■ What you should do
When the string "differences" occurs in a line of the listing below, return that line.

■ Supplied records
/---
==> job 7983: inputs <==
Design conv, start of the top module:
module conv (
input [4:0] stride,
input  conv_enable, 
output reg [18:0] address1 , address2, write_address,
output reg end_reach, full_conv_end, dot_sum_end,
input clk,
input reset,
input [9:0] w1 ,h1,w2,h2,
output reg [9:0] width, height
  );
reg [9:0] H1_index_outer , V1_index_outer ;
reg [5:0]	v1_index_inner , h1_index_inner ;
reg dot_sum_start ;
always @ (posedge clk) begin	 
		if (reset) begin
			H1_index_outer = 0;
			V1_index_outer = 0;
			v1_index_inner = 0;
			h1_index_inner = 0;
			address1 = 0;
			address2 = 0;
			write_address = 0;
			end_reach = 0;
			dot_sum_end = 0;
			dot_sum_start = 1;
			full_conv_end = 0;
			width = 0;
			height = 0;
		end
		else if (conv_enable) begin
				if (dot_sum_start) begin
						v1_index_inner = 0;
						h1_index_inner = 0;
						dot_sum_start = 0;
						dot_sum_end =0;
				end	
				if (!full_conv_end) begin
					address1 = address1 + 2'b01;
					h1_index_inner = h1_index_inner + 2'b01 ;
					if (h1_index_inner == w2) begin			 
						v1_index_inner = v1_index_inner + 1;
						h1_index_inner = 6'b0;								
						address1 = (v1_index_inner + V1_index_outer )* w1 + H1_index_outer;
					end	
					if (v1_index_inner == h2) begin			 
						H1_index_outer = H1_index_outer + stride;
						address1 = V1_index_outer * w1 + H1_index_outer ;
						dot_sum_start = 1;
						dot_sum_end =1;
						v1_index_inner = 6'b0;
					end
					if ((H1_index_outer + w2) > w1	) begin		 
						width = H1_index_outer;
						dot_sum_start = 1;
						V1_index_outer = V1_index_outer + stride;
						H1_index_outer = 10'b0000000000;
  ...
export LEC_CHECK = 0
export CAP_MARGIN = 5
export CORE_MARGIN = 2
export CORE_UTILIZATION = 70
export CTS_CLUSTER_DIAMETER = 142
export CTS_CLUSTER_SIZE = 38
export SETUP_SLACK_MARGIN = -0.6
export SLEW_MARGIN = 20
create_clock -name core_clock -period 5.97 [get_ports {clk}]
run.sh (not shown) runs the stock make flow with config.mk's settings and CLKGATE_MAP_FILE=.
==> job 8690 (differences from job 7983) <==
CAP_MARGIN = 20   (was 5)
CORE_UTILIZATION = 40   (was 70)
CTS_CLUSTER_DIAMETER = unset   (was 142)
CTS_CLUSTER_SIZE = unset   (was 38)
SETUP_SLACK_MARGIN = unset   (was -0.6)
==> flow/constraint.sdc (replaced) <==
create_clock -name core_clock -period 10.6 [get_ports {clk}]
set_input_delay 2.1200 -clock core_clock [delete_from_list [all_inputs] [get_ports {clk}]]
set_output_delay 2.1200 -clock core_clock [all_outputs]
set_load 0.01 [all_outputs]
==> job 7030 (differences from job 7983) <==
CAP_MARGIN = 20   (was 5)
CORE_UTILIZATION = 65   (was 70)
CTS_CLUSTER_DIAMETER = unset   (was 142)
CTS_CLUSTER_SIZE = unset   (was 38)
MAX_ROUTING_LAYER = met4   (was unset)
SETUP_SLACK_MARGIN = unset   (was -0.6)
==> flow/constraint.sdc (replaced) <==
create_clock -name core_clock -period 8.8 [get_ports {clk}]
set_input_delay 1.7600 -clock core_clock [delete_from_list [all_inputs] [get_ports {clk}]]
set_output_delay 1.7600 -clock core_clock [all_outputs]
set_load 0.01 [all_outputs]
==> notes <==
- Job 7983 did not get past 5_1_grt. Job 8690 finished with timing, DRC and antenna clean. Job 7030 completed and failed the layout checks on negative setup slack.
- Between job 7983 and job 7030, the lower die size is in job 7983 (gap 7.0%, measured against job 7030).
- Against job 7030, the routed wire length of job 8690 is lower by 6.3%.
- In job 7030 the hold slack is lower than in job 8690, by 0.0016 ns.
- Of job 7030 and job 8690, job 7030 has the higher first-iteration DRC count (gap about 60%, measured against job 8690).
- Between job 8690 and job 7030, the lower final cell count is in job 8690 (gap about 0.8%, measured against job 7030).
- Count of clock-buffer cells in the layout is the same in job 7030 and job 8690.
==> figures <==
metric                                                                  job 7983                  job 8690                   job 7030
Final HPWL DP                                                            67.3 mm                   63.5 mm                    63.6 mm
Seq/total area                                                                 -                     8.01%                      7.17%
Critical path peak fanout                                                      -                        10                          6
Status                                                    stopped before the end            finished clean            failed layout checks
Last stage reached                                                       5_1_grt                         -                          -
Reasons for failing layout checks                                              -                         -       negative setup slack
Final estimated routing congestion in global placement                      1.06                     0.943                       1.01
Initial drt markers                                                            -                      1290                       2053
OpenROAD warning count                                                         -                        28                         33
Launch instance of the worst min-delay path                                    -  address2[5]$_SDFFE_PP0P_  address2[10]$_SDFFE_PP0P_
Crit path max-delay cell type                                                  -     sky130_fd_sc_hd__fa_1    sky130_fd_sc_hd__or4b_4
Horizontal extent of the die                                              190 um                    250 um                     197 um
Count of instances resized after the clock tree is built                     270                         0                        170
Net load switching power                                                       -                   1.76 mW                    2.51 mW
Clock slew at reported path FFs                                                -                   0.08 ns                    0.08 ns

==> indigo <==
==> flow/design.v <==
`timescale 1ns / 1ps
module conv (
input [4:0] stride,
input  conv_enable, 
output reg [18:0] address1 , address2, write_address,
output reg end_reach, full_conv_end, dot_sum_end,
input clk,
input reset,
input [9:0] w1 ,h1,w2,h2,
output reg [9:0] width, height
  );
reg [9:0] H1_index_outer , V1_index_outer ;
reg [5:0]	v1_index_inner , h1_index_inner ;
reg dot_sum_start ;
always @ (posedge clk) begin	 
		if (reset) begin
			H1_index_outer = 0;
			V1_index_outer = 0;
			v1_index_inner = 0;
			h1_index_inner = 0;
			address1 = 0;
			address2 = 0;
			write_address = 0;
			end_reach = 0;
			dot_sum_end = 0;
			dot_sum_start = 1;
			full_conv_end = 0;
			width = 0;
			height = 0;
		end
		else if (conv_enable) begin
				if (dot_sum_start) begin
						v1_index_inner = 0;
						h1_index_inner = 0;
						dot_sum_start = 0;
						dot_sum_end =0;
				end	
				if (!full_conv_end) begin
					address1 = address1 + 2'b01;
					h1_index_inner = h1_index_inner + 2'b01 ;
					if (h1_index_inner == w2) begin			 
						v1_index_inner = v1_index_inner + 1;
						h1_index_inner = 6'b0;								
						address1 = (v1_index_inner + V1_index_outer )* w1 + H1_index_outer;
					end	
					if (v1_index_inner == h2) begin			 
						H1_index_outer = H1_index_outer + stride;
						address1 = V1_index_outer * w1 + H1_index_outer ;
						dot_sum_start = 1;
						dot_sum_end =1;
						v1_index_inner = 6'b0;
					end
					if ((H1_index_outer + w2) > w1	) begin		 
						width = H1_index_outer;
						dot_sum_start = 1;
						V1_index_outer = V1_index_outer + stride;
						H1_index_outer = 10'b0000000000;
						address1 = V1_index_outer * w1;
					end
					if (address1 == h1*w1 ) 		full_conv_end = 1;		 
					if ((address1 + 1) == h1*w1 ) 		height = V1_index_outer + 1;
					address2 = v1_index_inner*w2 + h1_index_inner;
					if (dot_sum_start)	write_address	= write_address + 1;
				end
		end
    end
endmodule 
==> flow/run.sh <==
#!/bin/bash
# the make line also repeats each setting of config.mk as NAME=value (left out here)
make -C /OpenROAD-flow-scripts/flow DESIGN_CONFIG=/design/flow/config.mk WORK_HOME=/design/flow/orfs CLKGATE_MAP_FILE= finish
==> flow/config.mk <==
export PLATFORM = sky130hd
export DESIGN_NAME = conv
export DESIGN_NICKNAME = conv
export VERILOG_FILES = /design/flow/design.v
export SDC_FILE = /design/flow/constraint.sdc
export NUM_CORES = 4
export LEC_CHECK = 0
export ABC_AREA = 1
export CAP_MARGIN = 20
export CORE_ASPECT_RATIO = 0.5
export CORE_MARGIN = 2
export CORE_UTILIZATION = 66
export CTS_CLUSTER_DIAMETER = 252
export CTS_CLUSTER_SIZE = 96
export PLACE_DENSITY = 0.35
export SETUP_SLACK_MARGIN = -0.65
export SLEW_MARGIN = 20
export TNS_END_PERCENT = 5
==> flow/constraint.sdc <==
create_clock -name core_clock -period 6.58 [get_ports {clk}]
set_input_delay 1.3160 -clock core_clock [delete_from_list [all_inputs] [get_ports {clk}]]
set_output_delay 1.3160 -clock core_clock [all_outputs]
set_load 0.01 [all_outputs]
==> inputs of zinc, as changes to indigo <==
==> flow/config.mk (replaced) <==
export PLATFORM = sky130hd
export DESIGN_NAME = conv
export DESIGN_NICKNAME = conv
export VERILOG_FILES = /design/flow/design.v
export SDC_FILE = /design/flow/constraint.sdc
export NUM_CORES = 4
export LEC_CHECK = 0
export CAP_MARGIN = 20
export CORE_MARGIN = 2
export CORE_UTILIZATION = 58
export SLEW_MARGIN = 20
==> flow/constraint.sdc (replaced) <==
create_clock -name core_clock -period 8.79 [get_ports {clk}]
set_input_delay 1.7580 -clock core_clock [delete_from_list [all_inputs] [get_ports {clk}]]
set_output_delay 1.7580 -clock core_clock [all_outputs]
set_load 0.01 [all_outputs]
==> inputs of willow, as changes to indigo <==
==> flow/config.mk (replaced) <==
export PLATFORM = sky130hd
export DESIGN_NAME = conv
export DESIGN_NICKNAME = conv
export VERILOG_FILES = /design/flow/design.v
export SDC_FILE = /design/flow/constraint.sdc
export NUM_CORES = 4
export LEC_CHECK = 0
export CAP_MARGIN = 20
export CORE_ASPECT_RATIO = 0.5
export CORE_MARGIN = 2
export CORE_UTILIZATION = 40
export CTS_CLUSTER_DIAMETER = 388
export CTS_CLUSTER_SIZE = 98
export SLEW_MARGIN = 20
==> flow/constraint.sdc (replaced) <==
create_clock -name core_clock -period 11.0 [get_ports {clk}]
set_input_delay 2.2000 -clock core_clock [delete_from_list [all_inputs] [get_ports {clk}]]
set_output_delay 2.2000 -clock core_clock [all_outputs]
set_load 0.01 [all_outputs]
==> comparison table <==
Vertical die dimension: willow 177.6 um; zinc 207.9 um; indigo 140.7 um
Share of synthesized cell area in and, or, nand and nor gates: willow 20.39%; zinc 20.39%; indigo 22.32%
Area leader share: willow 25.99%; zinc 25.99%; indigo 25.40%
Seq share, synth: willow 9.132%; zinc 9.132%; indigo 8.925%
Met3 routed wirelength: willow 4808 um; zinc 6652 um; indigo 9614 um
Final weighted congestion of routability-driven global placement: willow 0.9410; zinc 0.9771; indigo 1.045
Met3 GRT Util: willow 3.983%; zinc 8.483%; indigo 9.911%
Number of global-route vias before repair: willow 20230; zinc 23750; indigo 26030
Setup_tns: willow 0 ps; zinc -3422 ps; indigo -57670 ps
Power Density: willow 121.8 nW/um^2; zinc 170.2 nW/um^2; indigo 284.0 nW/um^2
Post-detailed-placement half-perimeter wirelength: willow 58990 um; zinc 63500 um; indigo 67220 um
Min-Delay Endpoint: willow address2[4]$_SDFFE_PP0P_; zinc address2[11]$_SDFFE_PP0P_; indigo v1_index_inner[2]$_SDFFE_PP0P_
Combinational Power: willow 0.00249 W; zinc 0.00422 W; indigo 0.00772 W
Total global routing track utilization: willow 23.54%; zinc 36.49%; indigo 43.14%
Outcome: willow no timing/DRC/antenna violations; zinc complete, but fails checks; indigo complete, but fails checks
Reasons for failing layout checks: willow -; zinc setup timing; indigo setup timing
FP Rows: willow 63; zinc 74; indigo 50
Clock network area share: willow 1.138%; zinc 1.031%; indigo 0.9529%
Bufs w/o clock: willow 226; zinc 633; indigo 719
Flop area: willow 2203 um^2; zinc 2208 um^2; indigo 2206 um^2
Fraction of power spent switching nets: willow 52.32%; zinc 46.44%; indigo 50.07%
Fin Hold WS: willow 457.1 ps; zinc 450.2 ps; indigo 468.0 ps
Number of antenna violations at the first check in global routing: willow 0; zinc 3; indigo 1
Share of the synthesized netlist area taken by xor and xnor gates: willow 7.944%; zinc 7.944%; indigo 4.929%
Count of TritonRoute iterations in the first routing pass: willow 6; zinc 5; indigo 9
Type of the worst setup path: willow in2reg; zinc in2reg; indigo reg2reg
Switching power total: willow 0.001724 W; zinc 0.002426 W; indigo 0.004537 W
Starting density of the core: willow 40.57%; zinc 58.92%; indigo 66.51%

==> harbor: inputs <==
// conv: RTL as listed in full above, without the edits since
Settings: LEC_CHECK=0, CAP_MARGIN=0, CELL_PAD_IN_SITES_GLOBAL_PLACEMENT=0, CORE_ASPECT_RATIO=0.73, CORE_MARGIN=2, CORE_UTILIZATION=57, CTS_CLUSTER_DIAMETER=192, CTS_CLUSTER_SIZE=59, SETUP_SLACK_MARGIN=3.23, SLEW_MARGIN=20; clock period 11.4 ns.
==> amber: changes against harbor <==
==> flow/config.mk (replaced) <==
export PLATFORM = sky130hd
export DESIGN_NAME = conv
export DESIGN_NICKNAME = conv
export VERILOG_FILES = /design/flow/design.v
export SDC_FILE = /design/flow/constraint.sdc
export NUM_CORES = 4
export LEC_CHECK = 0
export CAP_MARGIN = 20
export CORE_MARGIN = 2
export CORE_UTILIZATION = 40
export SLEW_MARGIN = 20
==> flow/constraint.sdc (replaced) <==
create_clock -name core_clock -period 5.94 [get_ports {clk}]
set_input_delay 1.1880 -clock core_clock [delete_from_list [all_inputs] [get_ports {clk}]]
set_output_delay 1.1880 -clock core_clock [all_outputs]
set_load 0.01 [all_outputs]
==> quartz: changes against harbor <==
==> flow/config.mk (replaced) <==
export PLATFORM = sky130hd
export DESIGN_NAME = conv
export DESIGN_NICKNAME = conv
export VERILOG_FILES = /design/flow/design.v
export SDC_FILE = /design/flow/constraint.sdc
export NUM_CORES = 4
export LEC_CHECK = 0
export CAP_MARGIN = 0
export CELL_PAD_IN_SITES_DETAIL_PLACEMENT = 1
export CELL_PAD_IN_SITES_GLOBAL_PLACEMENT = 1
export CORE_ASPECT_RATIO = 0.5
export CORE_MARGIN = 2
export CORE_UTILIZATION = 36
export CTS_CLUSTER_DIAMETER = 192
export CTS_CLUSTER_SIZE = 59
export PLACE_DENSITY_LB_ADDON = 0.11
export SLEW_MARGIN = 20
==> flow/constraint.sdc (replaced) <==
create_clock -name core_clock -period 16.8 [get_ports {clk}]
set_input_delay 3.3600 -clock core_clock [delete_from_list [all_inputs] [get_ports {clk}]]
set_output_delay 3.3600 -clock core_clock [all_outputs]
set_load 0.01 [all_outputs]
==> qor summary <==
quantity	quartz	amber	harbor
Result of the run	complete, no violations	failed layout checks	complete, no violations
Layout check failures	-	setup timing	-
Worst relative slew slack	22.6%	49.7%	37.4%
Non-clock buffer area fraction after layout	5.88%	19.3%	11.2%
Total vias in the final route	20200	22300	21700
Die Size	69200 sq um	62300 sq um	44000 sq um
Fraction of standard cell area in multi-input logic	74.3%	64.7%	72.3%
Flip-flop and latch power	0.291 mW	0.818 mW	0.430 mW
Setup Fix Bufs, Post-CTS	0	15	98
OpenROAD warnings	28	31	33
Clock power share	10.5%	8.6%	9.1%
FF-to-FF End	height[0]$_SDFFE_PP0P_	height[7]$_SDFFE_PP0P_	height[1]$_SDFFE_PP0P_
Fraction of area in clock buffers and inverters	1.09%	0.938%	0.950%
Die X	370 um	250 um	245 um
Final-layout worst hold slack	458 ps	461 ps	454 ps
Growth of design area from synthesis to finish	10.2%	32.8%	21.3%
Total routed wire length on the met1 layer	40.5 mm	34.0 mm	33.8 mm
Global-route usage over all layers	23.7%	25.9%	35.1%
Seq/total area	8.28%	6.89%	7.58%
Placeable Area	66600 sq um	60000 sq um	41800 sq um
Count of non-CTS buffers in the layout	168	749	353
Tapcell count	897	782	561
Cts repair resizes	0	74	251
Switching Fraction	55.3%	45.8%	51.8%
Ratio of final minimum period to clock period	81.0%	150%	84.0%
Min-Delay Startpoint	address2[0]$_SDFFE_PP0P_	address2[4]$_SDFFE_PP0P_	address2[5]$_SDFFE_PP0P_
Crit path launch type	primary input	register	primary input

==> run Y <==
// conv: RTL as listed in full above, without the edits since
==> flow/config.mk <==
export PLATFORM = sky130hd
export DESIGN_NAME = conv
export DESIGN_NICKNAME = conv
export VERILOG_FILES = /design/flow/design.v
export SDC_FILE = /design/flow/constraint.sdc
export NUM_CORES = 4
export LEC_CHECK = 0
export CAP_MARGIN = 0
export CELL_PAD_IN_SITES_GLOBAL_PLACEMENT = 0
export CORE_ASPECT_RATIO = 1.04
export CORE_MARGIN = 2
export CORE_UTILIZATION = 72
export CTS_CLUSTER_DIAMETER = 25
export CTS_CLUSTER_SIZE = 59
export MAX_ROUTING_LAYER = met4
export PLACE_DENSITY = 0.65
export SLEW_MARGIN = 20
==> flow/constraint.sdc <==
create_clock -name core_clock -period 9.06 [get_ports {clk}]
set_input_delay 1.8120 -clock core_clock [delete_from_list [all_inputs] [get_ports {clk}]]
set_output_delay 1.8120 -clock core_clock [all_outputs]
set_load 0.01 [all_outputs]
==> inputs of run X, as changes to run Y <==
ABC_AREA = 1   (was default)
CAP_MARGIN = 20   (was 0)
CELL_PAD_IN_SITES_GLOBAL_PLACEMENT = default   (was 0)
CORE_ASPECT_RATIO = default   (was 1.04)
CTS_CLUSTER_DIAMETER = 211   (was 25)
CTS_CLUSTER_SIZE = 100   (was 59)
MAX_ROUTING_LAYER = default   (was met4)
PLACE_DENSITY = default   (was 0.65)
==> flow/constraint.sdc (replaced) <==
create_clock -name core_clock -period 8.4 [get_ports {clk}]
set_input_delay 1.6800 -clock core_clock [delete_from_list [all_inputs] [get_ports {clk}]]
set_output_delay 1.6800 -clock core_clock [all_outputs]
set_load 0.01 [all_outputs]
==> inputs of run H, as changes to run Y <==
CORE_ASPECT_RATIO = 0.73   (was 1.04)
CORE_UTILIZATION = 68   (was 72)
CTS_CLUSTER_DIAMETER = 192   (was 25)
CTS_CLUSTER_SIZE = 33   (was 59)
MAX_ROUTING_LAYER = default   (was met4)
PLACE_DENSITY = default   (was 0.65)
SETUP_SLACK_MARGIN = -0.76   (was default)
==> flow/constraint.sdc (replaced) <==
create_clock -name core_clock -period 11.4 [get_ports {clk}]
set_input_delay 2.2800 -clock core_clock [delete_from_list [all_inputs] [get_ports {clk}]]
set_output_delay 2.2800 -clock core_clock [all_outputs]
set_load 0.01 [all_outputs]
==> results <==
- Run H completed, yet does not pass: setup timing. Run X finished with setup timing left. Run Y never finished: it broke off in global routing (5_1_grt).
- Die area, lowest first: run Y, run X, run H.
- Between run X and run H, the lower setup slack is in run X (gap 1.0 ns).
- Of run X and run H, run H has the higher register-to-register slack (gap 1.3 ns).
- Via count: run H is smaller than run X (about 26%).
- Clock power: run H is lower than run X (16%).
- Sequential power: run X is larger than run H (about 40%).
- Of run H and run X, run X has the higher cell area (gap about 15%, measured against run X).
- Between run H and run X, the lower cell count is in run H (gap 22%, measured against run X).
- Critical path depth: run H is lower than run X (5).
- Of run X and run H, run H has the higher sequential share of layout area (gap 1.3 points).
==> figures <==
quantity	run Y	run H	run X
Run status	aborted with a tool error	failed layout checks	failed layout checks
Stage where the flow stopped	global routing (5_1_grt)	-	-
Violated checks	-	setup timing	setup timing
Worst hold path class	-	reg -> reg	reg -> reg
Switching part of the total power	-	52.42%	53.88%
Proportion of power drawn by combinational gates	-	75.0%	86.2%
Pre-CTS setup slack	-1.136 ns	-0.01832 ns	-1.073 ns
Max Fanout on Critical Path	-	29	7
Actual slew at the worst max-slew pin	-	1.028 ns	1.018 ns
WL met3	-	8590 microns	16190 microns
Power density normalized to cell area	-	123.1 mW/mm^2	246.6 mW/mm^2
Layout inverter count without the clock tree	-	437	843
Worst slew margin relative to its limit	-	30.98%	32.07%
Static Leak	-	12.67 nW	17.50 nW
Register share of total power	-	13.3%	7.9%
Yosys simple share	20.39%	20.39%	22.32%
Share of final layout cell area taken by non-clock buffers	-	6.601%	15.48%
Routed wire length per instance	-	20.59 microns	23.25 microns
Post-route setup TNS	-	-0.3539 ns	-12.44 ns
Hold Worst Slack	-	0.4556 ns	0.4811 ns
Number of sequential storage elements	-	110	110
Synth top area share	25.99%	25.99%	25.40%
Seq area share	-	8.394%	7.113%
Wirelength, routed	-	71440 microns	103500 microns
Power figures rest on the tool's default switching activity, not on a simulated workload.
\---
■ Task solution
==> job 8690 (differences from job 7983) <==
==> job 7030 (differences from job 7983) <==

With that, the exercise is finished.